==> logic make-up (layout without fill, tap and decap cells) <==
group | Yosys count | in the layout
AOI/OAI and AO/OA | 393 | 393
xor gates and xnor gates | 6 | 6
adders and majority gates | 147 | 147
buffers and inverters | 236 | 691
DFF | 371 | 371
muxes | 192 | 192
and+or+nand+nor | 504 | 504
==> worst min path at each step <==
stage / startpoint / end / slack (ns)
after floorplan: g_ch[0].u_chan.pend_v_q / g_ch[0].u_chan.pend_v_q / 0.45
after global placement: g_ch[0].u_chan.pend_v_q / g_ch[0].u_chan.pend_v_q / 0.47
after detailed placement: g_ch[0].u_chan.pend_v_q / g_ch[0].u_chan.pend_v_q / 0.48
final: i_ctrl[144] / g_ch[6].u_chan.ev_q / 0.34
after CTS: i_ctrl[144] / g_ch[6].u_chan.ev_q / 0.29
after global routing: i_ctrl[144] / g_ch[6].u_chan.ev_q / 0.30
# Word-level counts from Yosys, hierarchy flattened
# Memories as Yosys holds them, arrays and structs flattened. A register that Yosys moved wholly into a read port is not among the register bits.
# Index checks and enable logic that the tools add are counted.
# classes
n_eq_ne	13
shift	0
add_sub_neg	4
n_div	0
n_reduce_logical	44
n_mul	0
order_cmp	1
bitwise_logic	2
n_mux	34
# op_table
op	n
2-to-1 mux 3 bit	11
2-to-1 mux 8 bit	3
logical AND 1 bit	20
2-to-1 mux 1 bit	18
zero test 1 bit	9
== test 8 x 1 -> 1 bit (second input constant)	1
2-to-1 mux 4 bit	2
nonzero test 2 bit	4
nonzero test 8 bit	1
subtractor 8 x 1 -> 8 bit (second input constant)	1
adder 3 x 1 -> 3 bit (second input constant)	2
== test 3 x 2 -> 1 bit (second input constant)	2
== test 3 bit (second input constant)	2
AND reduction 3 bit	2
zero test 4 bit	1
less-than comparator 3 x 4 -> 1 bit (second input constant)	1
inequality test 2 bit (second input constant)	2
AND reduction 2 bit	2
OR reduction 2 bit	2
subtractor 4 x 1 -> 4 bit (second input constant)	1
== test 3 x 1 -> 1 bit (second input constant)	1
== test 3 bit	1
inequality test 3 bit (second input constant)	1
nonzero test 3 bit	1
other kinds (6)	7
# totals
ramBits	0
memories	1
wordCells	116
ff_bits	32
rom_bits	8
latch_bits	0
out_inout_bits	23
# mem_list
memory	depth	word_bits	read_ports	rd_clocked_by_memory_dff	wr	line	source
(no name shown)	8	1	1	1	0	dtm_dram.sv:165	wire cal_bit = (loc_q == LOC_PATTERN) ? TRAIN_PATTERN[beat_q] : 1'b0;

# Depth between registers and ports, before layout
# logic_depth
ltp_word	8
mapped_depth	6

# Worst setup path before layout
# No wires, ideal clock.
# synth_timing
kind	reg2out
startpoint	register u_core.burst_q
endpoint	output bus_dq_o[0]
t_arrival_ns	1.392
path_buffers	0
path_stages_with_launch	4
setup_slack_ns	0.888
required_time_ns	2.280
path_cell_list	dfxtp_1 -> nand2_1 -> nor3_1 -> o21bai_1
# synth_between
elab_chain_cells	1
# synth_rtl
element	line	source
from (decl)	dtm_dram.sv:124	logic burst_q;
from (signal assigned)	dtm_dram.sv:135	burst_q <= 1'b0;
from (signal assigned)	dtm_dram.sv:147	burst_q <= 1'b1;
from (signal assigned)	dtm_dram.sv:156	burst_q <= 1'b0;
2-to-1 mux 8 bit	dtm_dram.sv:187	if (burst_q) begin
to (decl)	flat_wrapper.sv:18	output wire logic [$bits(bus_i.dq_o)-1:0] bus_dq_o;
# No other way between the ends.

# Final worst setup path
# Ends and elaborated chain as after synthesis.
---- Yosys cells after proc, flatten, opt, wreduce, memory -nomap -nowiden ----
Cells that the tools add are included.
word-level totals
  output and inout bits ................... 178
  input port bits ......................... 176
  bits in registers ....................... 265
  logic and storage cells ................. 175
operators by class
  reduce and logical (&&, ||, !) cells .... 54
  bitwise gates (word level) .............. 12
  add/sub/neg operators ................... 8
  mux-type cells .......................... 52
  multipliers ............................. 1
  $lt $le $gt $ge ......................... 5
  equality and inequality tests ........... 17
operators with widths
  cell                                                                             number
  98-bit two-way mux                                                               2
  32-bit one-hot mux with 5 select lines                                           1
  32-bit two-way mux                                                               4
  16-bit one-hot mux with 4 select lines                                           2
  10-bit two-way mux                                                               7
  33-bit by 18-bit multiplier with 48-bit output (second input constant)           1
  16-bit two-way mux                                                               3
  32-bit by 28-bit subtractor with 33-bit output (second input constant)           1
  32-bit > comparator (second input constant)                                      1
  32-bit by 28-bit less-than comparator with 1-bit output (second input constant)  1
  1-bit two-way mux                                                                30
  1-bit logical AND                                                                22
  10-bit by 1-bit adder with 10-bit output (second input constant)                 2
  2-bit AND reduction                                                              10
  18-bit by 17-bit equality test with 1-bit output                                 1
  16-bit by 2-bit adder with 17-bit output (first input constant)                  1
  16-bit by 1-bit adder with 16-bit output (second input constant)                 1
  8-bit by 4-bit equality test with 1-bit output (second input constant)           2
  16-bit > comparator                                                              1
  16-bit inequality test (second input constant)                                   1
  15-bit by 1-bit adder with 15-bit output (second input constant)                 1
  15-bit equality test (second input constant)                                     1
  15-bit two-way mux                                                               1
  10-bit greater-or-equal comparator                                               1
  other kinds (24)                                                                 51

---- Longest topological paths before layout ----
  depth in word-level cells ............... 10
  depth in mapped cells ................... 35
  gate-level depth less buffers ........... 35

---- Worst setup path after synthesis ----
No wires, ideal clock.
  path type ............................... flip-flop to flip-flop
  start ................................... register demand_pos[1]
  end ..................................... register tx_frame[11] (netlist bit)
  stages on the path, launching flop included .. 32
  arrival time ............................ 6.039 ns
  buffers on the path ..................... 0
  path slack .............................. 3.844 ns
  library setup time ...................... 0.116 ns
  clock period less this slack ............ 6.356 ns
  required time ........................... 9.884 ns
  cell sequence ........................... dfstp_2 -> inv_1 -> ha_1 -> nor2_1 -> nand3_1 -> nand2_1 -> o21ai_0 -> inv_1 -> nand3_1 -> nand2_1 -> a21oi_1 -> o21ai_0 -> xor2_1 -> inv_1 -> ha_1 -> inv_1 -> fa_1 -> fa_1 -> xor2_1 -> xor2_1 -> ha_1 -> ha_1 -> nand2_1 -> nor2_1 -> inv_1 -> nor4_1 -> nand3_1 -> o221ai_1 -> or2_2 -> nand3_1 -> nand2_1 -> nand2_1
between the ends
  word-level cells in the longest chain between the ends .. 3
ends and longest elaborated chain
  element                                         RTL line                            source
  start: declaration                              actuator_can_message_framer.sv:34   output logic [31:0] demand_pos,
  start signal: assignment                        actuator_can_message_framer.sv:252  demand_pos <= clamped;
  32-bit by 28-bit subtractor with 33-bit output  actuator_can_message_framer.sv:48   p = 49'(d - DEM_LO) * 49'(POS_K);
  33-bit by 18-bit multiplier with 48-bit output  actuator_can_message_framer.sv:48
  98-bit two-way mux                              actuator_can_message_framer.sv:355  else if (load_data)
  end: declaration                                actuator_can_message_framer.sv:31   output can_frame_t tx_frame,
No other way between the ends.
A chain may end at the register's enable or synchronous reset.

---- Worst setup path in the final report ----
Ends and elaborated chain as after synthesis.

-*-

§ **PROBLEM TO SOLVE**
Using the data above, print exactly the lines from the line that contains "AND reduction 2" through the line that contains "input port bits", with both included.

§ **TASK RESPONSE**
AND reduction 2 bit	2
OR reduction 2 bit	2
subtractor 4 x 1 -> 4 bit (second input constant)	1
== test 3 x 1 -> 1 bit (second input constant)	1
== test 3 bit	1
inequality test 3 bit (second input constant)	1
nonzero test 3 bit	1
other kinds (6)	7
# totals
ramBits	0
memories	1
wordCells	116
ff_bits	32
rom_bits	8
latch_bits	0
out_inout_bits	23
# mem_list
memory	depth	word_bits	read_ports	rd_clocked_by_memory_dff	wr	line	source
(no name shown)	8	1	1	1	0	dtm_dram.sv:165	wire cal_bit = (loc_q == LOC_PATTERN) ? TRAIN_PATTERN[beat_q] : 1'b0;

# Depth between registers and ports, before layout
# logic_depth
ltp_word	8
mapped_depth	6

# Worst setup path before layout
# No wires, ideal clock.
# synth_timing
kind	reg2out
startpoint	register u_core.burst_q
endpoint	output bus_dq_o[0]
t_arrival_ns	1.392
path_buffers	0
path_stages_with_launch	4
setup_slack_ns	0.888
required_time_ns	2.280
path_cell_list	dfxtp_1 -> nand2_1 -> nor3_1 -> o21bai_1
# synth_between
elab_chain_cells	1
# synth_rtl
element	line	source
from (decl)	dtm_dram.sv:124	logic burst_q;
from (signal assigned)	dtm_dram.sv:135	burst_q <= 1'b0;
from (signal assigned)	dtm_dram.sv:147	burst_q <= 1'b1;
from (signal assigned)	dtm_dram.sv:156	burst_q <= 1'b0;
2-to-1 mux 8 bit	dtm_dram.sv:187	if (burst_q) begin
to (decl)	flat_wrapper.sv:18	output wire logic [$bits(bus_i.dq_o)-1:0] bus_dq_o;
# No other way between the ends.

# Final worst setup path
# Ends and elaborated chain as after synthesis.
---- Yosys cells after proc, flatten, opt, wreduce, memory -nomap -nowiden ----
Cells that the tools add are included.
word-level totals
  output and inout bits ................... 178
  input port bits ......................... 176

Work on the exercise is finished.